A note on the author

What really knocks me out is a book, when you're all done reading it, you wished the author that wrote it was a terrific friend of yours and you could call him up on the phone whenever you felt like it. (Chapter 3)

I found this bit quite ironic because although I don't know much about JD Salinger, I do know that he was a recluse. Actually, that's probably why I don't know much about him.

In all honesty though, I probably wouldn't call him up to talk about The Catcher in the Rye because I'd be intimated by his genius.

Tuesday, November 2, 2010

A sucker for punishment

Posted by lea at 10:51 AM 4 comments
So I've come to J of the Great Library Challenge and I've chosen the most obvious and the most (apparently) painful of all possible reads: James Joyce's Ulysses.

It tops almost all the 'top read' lists so I thought, why not?

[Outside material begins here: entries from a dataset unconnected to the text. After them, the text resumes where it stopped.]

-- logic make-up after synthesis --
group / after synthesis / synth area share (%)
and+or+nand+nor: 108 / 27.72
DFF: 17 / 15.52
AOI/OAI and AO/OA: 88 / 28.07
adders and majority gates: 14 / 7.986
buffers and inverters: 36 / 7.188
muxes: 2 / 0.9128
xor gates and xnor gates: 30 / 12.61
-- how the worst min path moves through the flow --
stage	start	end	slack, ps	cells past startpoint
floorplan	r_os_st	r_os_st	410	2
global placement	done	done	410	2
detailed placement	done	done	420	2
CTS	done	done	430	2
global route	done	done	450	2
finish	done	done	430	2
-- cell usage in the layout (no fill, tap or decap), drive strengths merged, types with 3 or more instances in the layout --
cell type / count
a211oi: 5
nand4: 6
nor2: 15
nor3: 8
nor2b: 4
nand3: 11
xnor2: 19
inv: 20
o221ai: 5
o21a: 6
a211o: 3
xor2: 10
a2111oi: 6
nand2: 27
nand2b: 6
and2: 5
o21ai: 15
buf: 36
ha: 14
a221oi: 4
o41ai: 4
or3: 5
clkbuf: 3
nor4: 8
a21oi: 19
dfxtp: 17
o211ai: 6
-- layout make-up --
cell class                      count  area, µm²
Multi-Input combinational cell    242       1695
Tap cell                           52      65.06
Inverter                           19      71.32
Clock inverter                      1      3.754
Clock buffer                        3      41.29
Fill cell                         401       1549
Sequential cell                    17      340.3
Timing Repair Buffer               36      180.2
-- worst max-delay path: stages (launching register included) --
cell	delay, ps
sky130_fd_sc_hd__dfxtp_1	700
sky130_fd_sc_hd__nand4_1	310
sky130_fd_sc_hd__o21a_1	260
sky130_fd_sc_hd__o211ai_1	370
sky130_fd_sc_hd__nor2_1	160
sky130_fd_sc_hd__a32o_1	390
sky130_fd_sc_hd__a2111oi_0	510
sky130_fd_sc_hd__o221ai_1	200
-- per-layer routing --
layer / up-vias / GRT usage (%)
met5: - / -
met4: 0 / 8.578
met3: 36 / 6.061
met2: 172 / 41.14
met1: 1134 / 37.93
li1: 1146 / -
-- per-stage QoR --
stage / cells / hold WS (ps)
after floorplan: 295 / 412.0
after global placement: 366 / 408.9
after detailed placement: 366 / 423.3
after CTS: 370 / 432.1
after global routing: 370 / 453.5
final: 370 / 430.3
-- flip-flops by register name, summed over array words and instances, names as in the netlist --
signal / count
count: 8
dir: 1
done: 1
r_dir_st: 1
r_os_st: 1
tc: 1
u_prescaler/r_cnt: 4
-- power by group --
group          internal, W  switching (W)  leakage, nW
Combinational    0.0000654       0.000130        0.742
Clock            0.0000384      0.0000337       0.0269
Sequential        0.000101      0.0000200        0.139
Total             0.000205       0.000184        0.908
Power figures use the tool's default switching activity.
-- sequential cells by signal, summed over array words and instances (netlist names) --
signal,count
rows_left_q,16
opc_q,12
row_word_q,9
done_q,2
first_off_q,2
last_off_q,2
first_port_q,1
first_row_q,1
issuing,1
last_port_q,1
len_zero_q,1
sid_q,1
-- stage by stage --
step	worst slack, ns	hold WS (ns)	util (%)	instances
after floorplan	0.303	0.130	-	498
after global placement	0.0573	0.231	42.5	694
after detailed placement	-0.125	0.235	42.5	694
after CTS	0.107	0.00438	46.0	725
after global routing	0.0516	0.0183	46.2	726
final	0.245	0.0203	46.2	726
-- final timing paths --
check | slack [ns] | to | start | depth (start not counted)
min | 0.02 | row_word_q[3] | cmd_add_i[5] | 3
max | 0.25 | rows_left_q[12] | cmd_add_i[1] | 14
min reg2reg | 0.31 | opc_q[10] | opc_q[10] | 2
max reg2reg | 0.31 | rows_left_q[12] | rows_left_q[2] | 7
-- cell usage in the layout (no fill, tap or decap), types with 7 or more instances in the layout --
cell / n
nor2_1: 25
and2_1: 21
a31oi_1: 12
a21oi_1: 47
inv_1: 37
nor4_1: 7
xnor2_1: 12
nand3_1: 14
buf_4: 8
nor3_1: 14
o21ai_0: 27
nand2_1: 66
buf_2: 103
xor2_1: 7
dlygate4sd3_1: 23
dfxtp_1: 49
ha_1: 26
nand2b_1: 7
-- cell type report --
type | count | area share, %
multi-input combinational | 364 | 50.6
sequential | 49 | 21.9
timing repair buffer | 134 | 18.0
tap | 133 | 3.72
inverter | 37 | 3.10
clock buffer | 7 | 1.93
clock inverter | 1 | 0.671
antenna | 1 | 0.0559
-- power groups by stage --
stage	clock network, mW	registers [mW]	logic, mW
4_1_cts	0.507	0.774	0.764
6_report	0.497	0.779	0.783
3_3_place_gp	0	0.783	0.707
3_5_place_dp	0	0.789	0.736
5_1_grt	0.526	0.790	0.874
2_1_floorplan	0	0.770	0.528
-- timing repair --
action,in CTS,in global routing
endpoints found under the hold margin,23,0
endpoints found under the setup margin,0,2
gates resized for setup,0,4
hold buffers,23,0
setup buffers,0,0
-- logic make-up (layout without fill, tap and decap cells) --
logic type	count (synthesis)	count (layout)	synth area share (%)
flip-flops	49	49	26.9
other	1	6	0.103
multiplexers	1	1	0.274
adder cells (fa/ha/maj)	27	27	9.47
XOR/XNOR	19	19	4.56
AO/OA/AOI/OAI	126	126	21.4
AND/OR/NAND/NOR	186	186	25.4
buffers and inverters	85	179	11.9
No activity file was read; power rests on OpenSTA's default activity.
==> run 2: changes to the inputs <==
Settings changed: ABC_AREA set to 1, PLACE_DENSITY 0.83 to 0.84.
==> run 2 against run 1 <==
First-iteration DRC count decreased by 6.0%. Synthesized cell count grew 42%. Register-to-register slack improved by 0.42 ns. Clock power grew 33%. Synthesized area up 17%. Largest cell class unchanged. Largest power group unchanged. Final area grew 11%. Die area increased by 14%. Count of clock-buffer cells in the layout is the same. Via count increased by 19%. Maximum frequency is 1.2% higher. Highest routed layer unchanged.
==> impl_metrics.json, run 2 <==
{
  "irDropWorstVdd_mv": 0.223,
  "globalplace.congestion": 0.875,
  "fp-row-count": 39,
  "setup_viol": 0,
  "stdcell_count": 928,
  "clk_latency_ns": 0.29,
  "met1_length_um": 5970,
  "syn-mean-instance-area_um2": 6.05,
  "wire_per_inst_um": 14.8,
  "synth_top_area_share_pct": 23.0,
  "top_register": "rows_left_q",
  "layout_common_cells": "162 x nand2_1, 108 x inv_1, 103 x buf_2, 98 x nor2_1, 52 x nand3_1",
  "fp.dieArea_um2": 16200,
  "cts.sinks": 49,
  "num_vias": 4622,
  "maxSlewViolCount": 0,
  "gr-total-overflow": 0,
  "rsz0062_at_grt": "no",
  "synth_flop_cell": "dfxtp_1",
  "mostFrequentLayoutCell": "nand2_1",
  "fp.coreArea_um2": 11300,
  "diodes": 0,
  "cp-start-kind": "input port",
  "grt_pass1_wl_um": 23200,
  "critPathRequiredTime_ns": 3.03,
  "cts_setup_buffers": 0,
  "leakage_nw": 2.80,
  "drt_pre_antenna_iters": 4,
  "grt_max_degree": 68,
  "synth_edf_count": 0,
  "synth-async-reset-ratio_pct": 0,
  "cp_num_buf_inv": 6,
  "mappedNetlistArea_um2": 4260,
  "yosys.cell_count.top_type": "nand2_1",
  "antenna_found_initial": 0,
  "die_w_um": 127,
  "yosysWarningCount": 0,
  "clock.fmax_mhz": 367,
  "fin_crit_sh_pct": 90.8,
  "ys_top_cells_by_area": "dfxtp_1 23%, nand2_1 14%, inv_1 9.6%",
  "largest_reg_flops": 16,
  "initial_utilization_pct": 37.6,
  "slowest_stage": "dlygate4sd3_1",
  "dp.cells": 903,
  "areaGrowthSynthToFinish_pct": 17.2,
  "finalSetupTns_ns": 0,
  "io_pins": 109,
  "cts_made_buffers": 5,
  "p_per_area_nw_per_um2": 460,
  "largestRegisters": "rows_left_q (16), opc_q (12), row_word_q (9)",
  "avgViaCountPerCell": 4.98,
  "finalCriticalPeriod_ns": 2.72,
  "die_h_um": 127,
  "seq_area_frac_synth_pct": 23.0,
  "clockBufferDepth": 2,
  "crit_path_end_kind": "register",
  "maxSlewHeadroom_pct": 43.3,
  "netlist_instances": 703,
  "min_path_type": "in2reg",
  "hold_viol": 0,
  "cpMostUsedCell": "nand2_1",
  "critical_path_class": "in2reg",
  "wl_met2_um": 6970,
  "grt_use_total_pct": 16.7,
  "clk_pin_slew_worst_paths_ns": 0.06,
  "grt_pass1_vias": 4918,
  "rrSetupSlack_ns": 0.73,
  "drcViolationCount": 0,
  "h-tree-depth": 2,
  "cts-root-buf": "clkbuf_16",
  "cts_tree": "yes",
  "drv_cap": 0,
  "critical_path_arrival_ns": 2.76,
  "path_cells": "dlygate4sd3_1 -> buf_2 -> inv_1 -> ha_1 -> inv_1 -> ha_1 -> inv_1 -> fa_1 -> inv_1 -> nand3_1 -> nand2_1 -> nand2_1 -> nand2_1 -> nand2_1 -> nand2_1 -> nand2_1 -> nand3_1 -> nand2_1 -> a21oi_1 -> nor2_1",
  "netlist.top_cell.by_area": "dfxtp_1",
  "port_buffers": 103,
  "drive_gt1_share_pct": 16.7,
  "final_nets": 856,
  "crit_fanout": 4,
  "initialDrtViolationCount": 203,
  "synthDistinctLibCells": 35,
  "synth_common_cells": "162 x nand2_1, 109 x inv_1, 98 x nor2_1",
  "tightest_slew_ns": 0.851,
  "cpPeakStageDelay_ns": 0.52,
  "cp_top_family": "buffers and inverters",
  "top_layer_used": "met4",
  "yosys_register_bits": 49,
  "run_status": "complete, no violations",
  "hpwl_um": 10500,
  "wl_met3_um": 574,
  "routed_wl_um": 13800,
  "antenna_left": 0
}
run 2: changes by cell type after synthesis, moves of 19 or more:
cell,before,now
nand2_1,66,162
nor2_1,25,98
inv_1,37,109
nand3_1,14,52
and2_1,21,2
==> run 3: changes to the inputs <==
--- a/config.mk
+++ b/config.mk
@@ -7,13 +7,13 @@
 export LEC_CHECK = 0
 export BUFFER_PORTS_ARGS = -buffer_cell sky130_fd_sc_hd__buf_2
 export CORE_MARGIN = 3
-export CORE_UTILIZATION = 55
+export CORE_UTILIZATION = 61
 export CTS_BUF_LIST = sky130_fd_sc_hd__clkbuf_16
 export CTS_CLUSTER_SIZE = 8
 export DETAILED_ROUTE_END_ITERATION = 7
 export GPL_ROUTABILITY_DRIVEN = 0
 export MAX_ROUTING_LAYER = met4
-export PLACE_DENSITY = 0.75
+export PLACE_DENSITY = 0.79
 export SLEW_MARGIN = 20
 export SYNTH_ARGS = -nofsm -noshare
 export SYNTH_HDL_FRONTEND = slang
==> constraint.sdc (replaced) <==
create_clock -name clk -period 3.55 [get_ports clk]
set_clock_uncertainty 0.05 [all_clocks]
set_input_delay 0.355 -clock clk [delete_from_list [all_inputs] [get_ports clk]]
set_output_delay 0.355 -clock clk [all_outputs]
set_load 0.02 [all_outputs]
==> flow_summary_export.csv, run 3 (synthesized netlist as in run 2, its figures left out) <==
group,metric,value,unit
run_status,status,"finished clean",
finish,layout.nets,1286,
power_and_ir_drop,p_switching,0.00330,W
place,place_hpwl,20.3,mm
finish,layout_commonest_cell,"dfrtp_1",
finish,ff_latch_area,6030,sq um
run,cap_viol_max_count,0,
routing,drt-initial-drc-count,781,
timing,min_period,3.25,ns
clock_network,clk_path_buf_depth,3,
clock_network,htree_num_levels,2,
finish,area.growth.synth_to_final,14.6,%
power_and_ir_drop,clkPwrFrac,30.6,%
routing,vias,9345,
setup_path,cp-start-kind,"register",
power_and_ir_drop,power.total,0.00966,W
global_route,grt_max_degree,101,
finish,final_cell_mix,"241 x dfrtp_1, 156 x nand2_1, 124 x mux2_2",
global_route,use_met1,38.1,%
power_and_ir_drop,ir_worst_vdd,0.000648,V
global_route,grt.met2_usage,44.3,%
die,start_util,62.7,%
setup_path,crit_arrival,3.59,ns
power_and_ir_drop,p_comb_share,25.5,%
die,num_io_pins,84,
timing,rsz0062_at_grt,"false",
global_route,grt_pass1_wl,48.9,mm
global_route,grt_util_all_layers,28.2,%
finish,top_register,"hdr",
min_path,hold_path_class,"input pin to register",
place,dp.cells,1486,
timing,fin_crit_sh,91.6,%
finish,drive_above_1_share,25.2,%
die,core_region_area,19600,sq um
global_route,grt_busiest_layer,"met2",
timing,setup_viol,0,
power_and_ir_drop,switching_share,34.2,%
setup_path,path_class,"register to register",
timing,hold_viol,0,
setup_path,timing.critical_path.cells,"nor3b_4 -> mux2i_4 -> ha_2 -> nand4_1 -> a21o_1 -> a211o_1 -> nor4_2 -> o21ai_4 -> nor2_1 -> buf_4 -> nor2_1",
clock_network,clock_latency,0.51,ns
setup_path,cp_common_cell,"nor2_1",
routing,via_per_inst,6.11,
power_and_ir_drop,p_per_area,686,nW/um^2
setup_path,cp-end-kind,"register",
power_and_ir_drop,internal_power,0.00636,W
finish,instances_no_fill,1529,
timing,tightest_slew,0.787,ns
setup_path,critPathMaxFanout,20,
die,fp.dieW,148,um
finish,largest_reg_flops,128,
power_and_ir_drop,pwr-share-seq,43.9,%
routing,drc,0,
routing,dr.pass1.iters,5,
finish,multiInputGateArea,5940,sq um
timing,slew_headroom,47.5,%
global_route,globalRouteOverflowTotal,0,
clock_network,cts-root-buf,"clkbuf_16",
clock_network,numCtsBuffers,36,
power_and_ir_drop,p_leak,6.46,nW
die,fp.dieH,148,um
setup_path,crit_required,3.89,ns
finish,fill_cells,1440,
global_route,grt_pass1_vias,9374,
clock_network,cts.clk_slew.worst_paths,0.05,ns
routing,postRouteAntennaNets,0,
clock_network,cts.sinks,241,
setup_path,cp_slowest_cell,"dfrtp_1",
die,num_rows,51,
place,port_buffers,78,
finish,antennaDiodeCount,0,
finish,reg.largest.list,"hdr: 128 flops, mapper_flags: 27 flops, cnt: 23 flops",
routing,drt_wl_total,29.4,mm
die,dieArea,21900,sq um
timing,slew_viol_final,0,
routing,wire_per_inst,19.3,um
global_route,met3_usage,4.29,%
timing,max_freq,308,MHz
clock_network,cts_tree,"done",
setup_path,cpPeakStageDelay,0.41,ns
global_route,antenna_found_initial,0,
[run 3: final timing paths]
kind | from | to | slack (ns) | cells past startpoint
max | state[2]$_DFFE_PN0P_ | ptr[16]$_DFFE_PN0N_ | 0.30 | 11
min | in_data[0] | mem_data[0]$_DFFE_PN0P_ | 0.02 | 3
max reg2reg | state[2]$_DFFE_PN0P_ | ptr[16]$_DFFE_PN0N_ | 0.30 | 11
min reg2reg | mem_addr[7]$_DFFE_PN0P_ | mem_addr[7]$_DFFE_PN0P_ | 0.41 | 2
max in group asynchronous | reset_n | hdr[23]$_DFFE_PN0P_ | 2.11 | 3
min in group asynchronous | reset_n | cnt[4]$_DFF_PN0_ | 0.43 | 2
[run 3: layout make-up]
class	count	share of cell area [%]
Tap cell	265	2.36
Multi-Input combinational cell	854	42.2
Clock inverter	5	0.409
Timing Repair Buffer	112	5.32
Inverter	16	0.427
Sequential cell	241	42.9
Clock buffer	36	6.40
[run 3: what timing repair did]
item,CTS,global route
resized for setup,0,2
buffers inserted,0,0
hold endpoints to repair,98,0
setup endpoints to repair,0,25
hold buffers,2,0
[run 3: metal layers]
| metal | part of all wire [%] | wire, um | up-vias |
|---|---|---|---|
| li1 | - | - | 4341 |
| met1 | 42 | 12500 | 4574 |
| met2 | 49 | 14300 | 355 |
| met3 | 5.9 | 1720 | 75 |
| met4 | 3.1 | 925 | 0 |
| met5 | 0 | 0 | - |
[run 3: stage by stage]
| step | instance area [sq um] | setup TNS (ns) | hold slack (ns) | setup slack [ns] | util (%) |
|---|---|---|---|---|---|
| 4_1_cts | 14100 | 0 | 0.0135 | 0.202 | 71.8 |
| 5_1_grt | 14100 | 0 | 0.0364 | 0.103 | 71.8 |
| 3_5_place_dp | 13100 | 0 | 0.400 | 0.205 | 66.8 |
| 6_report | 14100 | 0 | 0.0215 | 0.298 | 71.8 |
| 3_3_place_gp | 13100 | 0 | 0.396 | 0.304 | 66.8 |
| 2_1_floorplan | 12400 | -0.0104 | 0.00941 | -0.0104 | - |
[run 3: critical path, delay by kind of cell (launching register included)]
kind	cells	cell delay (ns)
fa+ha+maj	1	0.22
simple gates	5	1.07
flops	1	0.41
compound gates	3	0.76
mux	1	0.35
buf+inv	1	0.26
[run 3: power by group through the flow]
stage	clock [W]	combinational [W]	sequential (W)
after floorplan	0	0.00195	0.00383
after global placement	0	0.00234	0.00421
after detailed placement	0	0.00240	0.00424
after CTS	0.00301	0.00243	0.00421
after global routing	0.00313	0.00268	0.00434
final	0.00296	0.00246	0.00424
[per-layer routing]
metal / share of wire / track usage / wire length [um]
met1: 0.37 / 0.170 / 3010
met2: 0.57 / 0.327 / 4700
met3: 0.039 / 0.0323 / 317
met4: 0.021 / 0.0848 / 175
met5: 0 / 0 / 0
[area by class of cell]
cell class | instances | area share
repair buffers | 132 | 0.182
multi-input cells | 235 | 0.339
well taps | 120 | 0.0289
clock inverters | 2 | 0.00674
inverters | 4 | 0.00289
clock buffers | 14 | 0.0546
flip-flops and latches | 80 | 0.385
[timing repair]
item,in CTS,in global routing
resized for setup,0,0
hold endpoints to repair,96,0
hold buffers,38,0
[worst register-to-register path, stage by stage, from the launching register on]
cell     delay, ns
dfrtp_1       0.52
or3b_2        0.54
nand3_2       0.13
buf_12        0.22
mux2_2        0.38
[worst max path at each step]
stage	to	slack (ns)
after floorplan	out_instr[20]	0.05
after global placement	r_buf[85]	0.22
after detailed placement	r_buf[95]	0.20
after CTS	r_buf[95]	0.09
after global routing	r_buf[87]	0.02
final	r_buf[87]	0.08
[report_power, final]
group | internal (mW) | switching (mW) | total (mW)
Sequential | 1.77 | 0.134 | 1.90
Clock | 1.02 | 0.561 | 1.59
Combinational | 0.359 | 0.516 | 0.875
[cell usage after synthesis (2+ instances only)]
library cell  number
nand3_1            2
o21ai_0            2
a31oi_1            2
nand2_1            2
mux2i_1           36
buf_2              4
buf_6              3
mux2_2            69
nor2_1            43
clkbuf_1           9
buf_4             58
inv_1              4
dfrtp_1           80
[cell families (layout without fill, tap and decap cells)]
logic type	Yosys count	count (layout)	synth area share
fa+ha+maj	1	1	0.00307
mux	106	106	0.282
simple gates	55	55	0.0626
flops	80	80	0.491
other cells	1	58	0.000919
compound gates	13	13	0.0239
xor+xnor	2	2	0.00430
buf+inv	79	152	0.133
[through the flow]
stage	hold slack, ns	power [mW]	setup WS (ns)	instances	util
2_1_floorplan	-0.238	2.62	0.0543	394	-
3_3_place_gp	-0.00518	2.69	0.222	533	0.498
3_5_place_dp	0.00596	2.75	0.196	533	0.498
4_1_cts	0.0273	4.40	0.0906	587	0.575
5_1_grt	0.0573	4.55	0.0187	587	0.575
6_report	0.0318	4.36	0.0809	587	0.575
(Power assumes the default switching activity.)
## src/rtl/pid_wall_follower_pkg.sv

```systemverilog
// Shared types and helpers for the wall-follower sensor and control path.
package pid_wall_follower_pkg;

   localparam int unsigned US_PER_CM = 58;

   typedef enum logic [2:0] {
      IDLE      = 3'd0,
      TRIG      = 3'd1,
      WAIT_RISE = 3'd2,
      MEASURE   = 3'd3,
      HOLDOFF   = 3'd4
   } ranger_state_t;

   // Bits needed for a counter that runs 0..n-1 (at least one bit).
   function automatic int unsigned cnt_width(input int unsigned n);
      return (n > 1) ? int'($clog2(n)) : 1;
   endfunction

endpackage

```

## src/rtl/sync_edge_detect.sv

```systemverilog
// Two-flop synchroniser for an asynchronous input, with rise/fall pulses
// derived from the synchronised level and its registered previous value.
module sync_edge_detect (
   input  logic clk,
   input  logic reset,
   input  logic async_in,
   output logic sync_out,
   output logic rise_c,
   output logic fall_c
);

   logic meta_q, meta_d;
   logic sync_q, sync_d;
   logic prev_q, prev_d;

   always_comb begin
      meta_d = async_in;
      sync_d = meta_q;
      prev_d = sync_q;
   end

   always_ff @(posedge clk or posedge reset) begin
      if (reset) begin
         meta_q <= 1'b0;
         sync_q <= 1'b0;
         prev_q <= 1'b0;
      end else begin
         meta_q <= meta_d;
         sync_q <= sync_d;
         prev_q <= prev_d;
      end
   end

   assign sync_out = sync_q;
   assign rise_c   = sync_q & ~prev_q;
   assign fall_c   = ~sync_q & prev_q;

endmodule

```

## src/rtl/ultrasonic_ranger.sv

```systemverilog
// HC-SR04 style ranger: periodic trigger, echo pulse timing, and conversion
// of the echo width into whole centimetres with timeout reporting.
module ultrasonic_ranger
   import pid_wall_follower_pkg::*;
#(
   parameter int unsigned CLK_FREQ_HZ = 100_000_000,
   parameter int unsigned PV_WIDTH    = 9,
   parameter int unsigned TRIG_US     = 10,
   parameter int unsigned TIMEOUT_US  = 38000,
   parameter int unsigned PERIOD_US   = 60000
) (
   input  logic                clk,
   input  logic                reset,
   input  logic                en,
   input  logic                echo,
   output logic                trig,
   output logic [PV_WIDTH-1:0] distance,
   output logic                distance_valid,
   output logic                timeout,
   output logic                busy
);

   localparam int unsigned CLKS_PER_US = CLK_FREQ_HZ / 1_000_000;
   localparam int unsigned CLKS_PER_CM = US_PER_CM * CLKS_PER_US;
   localparam int unsigned TRIG_CYC    = TRIG_US * CLKS_PER_US;
   localparam int unsigned TIMEOUT_CYC = TIMEOUT_US * CLKS_PER_US;
   localparam int unsigned PERIOD_CYC  = PERIOD_US * CLKS_PER_US;

   // One counter times both the trigger pulse and the echo timeouts.
   localparam int unsigned CNT_W = cnt_width((TIMEOUT_CYC > TRIG_CYC) ? TIMEOUT_CYC : TRIG_CYC);
   localparam int unsigned PER_W = cnt_width(PERIOD_CYC);
   localparam int unsigned SUB_W = cnt_width(CLKS_PER_CM);

   localparam logic [CNT_W-1:0]    TRIG_LAST = CNT_W'(TRIG_CYC - 1);
   localparam logic [CNT_W-1:0]    TMO_LAST  = CNT_W'(TIMEOUT_CYC - 1);
   localparam logic [PER_W-1:0]    PER_LAST  = PER_W'(PERIOD_CYC - 1);
   localparam logic [SUB_W-1:0]    SUB_LAST  = SUB_W'(CLKS_PER_CM - 1);
   localparam logic [PV_WIDTH-1:0] CM_MAX    = '1;

   logic echo_sync, echo_rise_c, echo_fall_c;

   sync_edge_detect u_echo_sync (
      .clk      (clk),
      .reset    (reset),
      .async_in (echo),
      .sync_out (echo_sync),
      .rise_c   (echo_rise_c),
      .fall_c   (echo_fall_c)
   );

   ranger_state_t       state_q, state_d;
   logic                trig_q, trig_d;
   logic [PV_WIDTH-1:0] distance_q, distance_d;
   logic                valid_q, valid_d;
   logic                timeout_q, timeout_d;
   logic                busy_q, busy_d;
   logic [CNT_W-1:0]    cnt_q, cnt_d;
   logic [PER_W-1:0]    per_q, per_d;
   logic [SUB_W-1:0]    sub_q, sub_d;
   logic [PV_WIDTH-1:0] cm_q, cm_d;

   logic                sub_wrap;
   logic [PV_WIDTH-1:0] cm_inc;

   // Next-state and output logic; the fall cycle itself is counted, so a
   // wrap on that cycle is folded into the published distance.
   always_comb begin
      sub_wrap   = (sub_q == SUB_LAST);
      cm_inc     = (cm_q == CM_MAX) ? cm_q : cm_q + PV_WIDTH'(1);

      state_d    = state_q;
      trig_d     = trig_q;
      distance_d = distance_q;
      valid_d    = 1'b0;
      timeout_d  = timeout_q;
      cnt_d      = cnt_q;
      per_d      = (per_q == PER_LAST) ? per_q : per_q + PER_W'(1);
      sub_d      = sub_q;
      cm_d       = cm_q;

      case (state_q)
         IDLE: begin
            per_d = '0;
            cnt_d = '0;
            if (en) begin
               state_d = TRIG;
               trig_d  = 1'b1;
            end
         end
         TRIG: begin
            cnt_d = cnt_q + CNT_W'(1);
            if (cnt_q == TRIG_LAST) begin
               trig_d  = 1'b0;
               cnt_d   = '0;
               state_d = WAIT_RISE;
            end
         end
         WAIT_RISE: begin
            cnt_d = cnt_q + CNT_W'(1);
            if (echo_rise_c) begin
               cnt_d   = '0;
               sub_d   = '0;
               cm_d    = '0;
               state_d = MEASURE;
            end else if (cnt_q == TMO_LAST) begin
               distance_d = CM_MAX;
               timeout_d  = 1'b1;
               valid_d    = 1'b1;
               state_d    = HOLDOFF;
            end
         end
         MEASURE: begin
            cnt_d = cnt_q + CNT_W'(1);
            sub_d = sub_wrap ? '0 : sub_q + SUB_W'(1);
            if (sub_wrap) cm_d = cm_inc;
            if (echo_fall_c) begin
               distance_d = sub_wrap ? cm_inc : cm_q;
               timeout_d  = 1'b0;
               valid_d    = 1'b1;
               state_d    = HOLDOFF;
            end else if (cnt_q == TMO_LAST) begin
               distance_d = CM_MAX;
               timeout_d  = 1'b1;
               valid_d    = 1'b1;
               state_d    = HOLDOFF;
            end
         end
         HOLDOFF: begin
            if ((per_q == PER_LAST) && !echo_sync) begin
               if (en) begin
                  state_d = TRIG;
                  trig_d  = 1'b1;
                  per_d   = '0;
                  cnt_d   = '0;
               end else begin
                  state_d = IDLE;
               end
            end
         end
         default: state_d = IDLE;
      endcase

      // Dropping en abandons whatever is in flight without publishing.
      if (!en) begin
         state_d    = IDLE;
         trig_d     = 1'b0;
         valid_d    = 1'b0;
         distance_d = distance_q;
         timeout_d  = timeout_q;
      end

      busy_d = (state_d != IDLE);
   end

   always_ff @(posedge clk or posedge reset) begin
      if (reset) begin
         state_q    <= IDLE;
         trig_q     <= 1'b0;
         distance_q <= '0;
         valid_q    <= 1'b0;
         timeout_q  <= 1'b0;
         busy_q     <= 1'b0;
         cnt_q      <= '0;
         per_q      <= '0;
         sub_q      <= '0;
         cm_q       <= '0;
      end else begin
         state_q    <= state_d;
         trig_q     <= trig_d;
         distance_q <= distance_d;
         valid_q    <= valid_d;
         timeout_q  <= timeout_d;
         busy_q     <= busy_d;
         cnt_q      <= cnt_d;
         per_q      <= per_d;
         sub_q      <= sub_d;
         cm_q       <= cm_d;
      end
   end

   assign trig           = trig_q;
   assign distance       = distance_q;
   assign distance_valid = valid_q;
   assign timeout        = timeout_q;
   assign busy           = busy_q;

endmodule

```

The comment I've most often come across regarding this book is "Ulysses was rated the greatest novel of all time, and most of the people who voted it had never read it," so I thought I'd check out a few reviews from people who have read it to see what I'm getting myself in for:

In spite of its very numerous qualities, 'Ulysses' is one of the dullest books ever written, and one of the least significant. This is due to the total absence from the book of any sort of conflict.
Aldous Huxley

OK, I never read Ulysses from beginning to end, but then again, neither, I believe, has anybody else, including most of the writers and scholars who declared it the greatest English-language book of the century in that Modern Library list last year. I have read the first one hundred pages at least three times, and then, longing for a story, I never got further.
Richard Bernstein, The New York Times book critic

I knew I wouldn't be able to read this beast--I've tried & failed three or four times. But last night I had an epiphany.  It occurred to me that Ulysses is the greatest hoax of the century, ranking with Conan Doyle's Piltdown Man. Surely, Joyce must have realized that Ulysses was the inevitable & fitting conclusion to the Romantic Age. Art, cut loose from the mooring of God,  had steadily drifted away from the universal & towards the personal.  Ulysses is the culmination of this trend--a novel that could only be read, understood or enjoyed by its author. Spare yourself.
brothersjudd.com

Oh my god. Oh my god. Just where do I begin? I stopped walking to work as a result of this book. I stopped enjoying the act of reading. I stopped enjoying the very fact of my existence, knowing that the same God who created me also created James Joyce and this pile of pages.

[A friend] asked how the book was going. Without pausing, I said, "It is like having a rib ripped out of my body, being beaten with it, raped with it, and then being forced to eat it." 

I'm sorry that this review is so long, rambling, and at times incoherent.  But it could be worse.  You could be reading Ulysses.

Here's the quick version of my review:   Ulysses was clearly written by a clever guy.  I was not smart enough to understand it.  I had a horrible time reading it, and will never read it again.
DougShaw.com, Ph.D (currently reviewing all Top 100 books)

At least I can't complain since I'm going into this with my eyes wide open. See you when I resurface... hopefully before Christmas.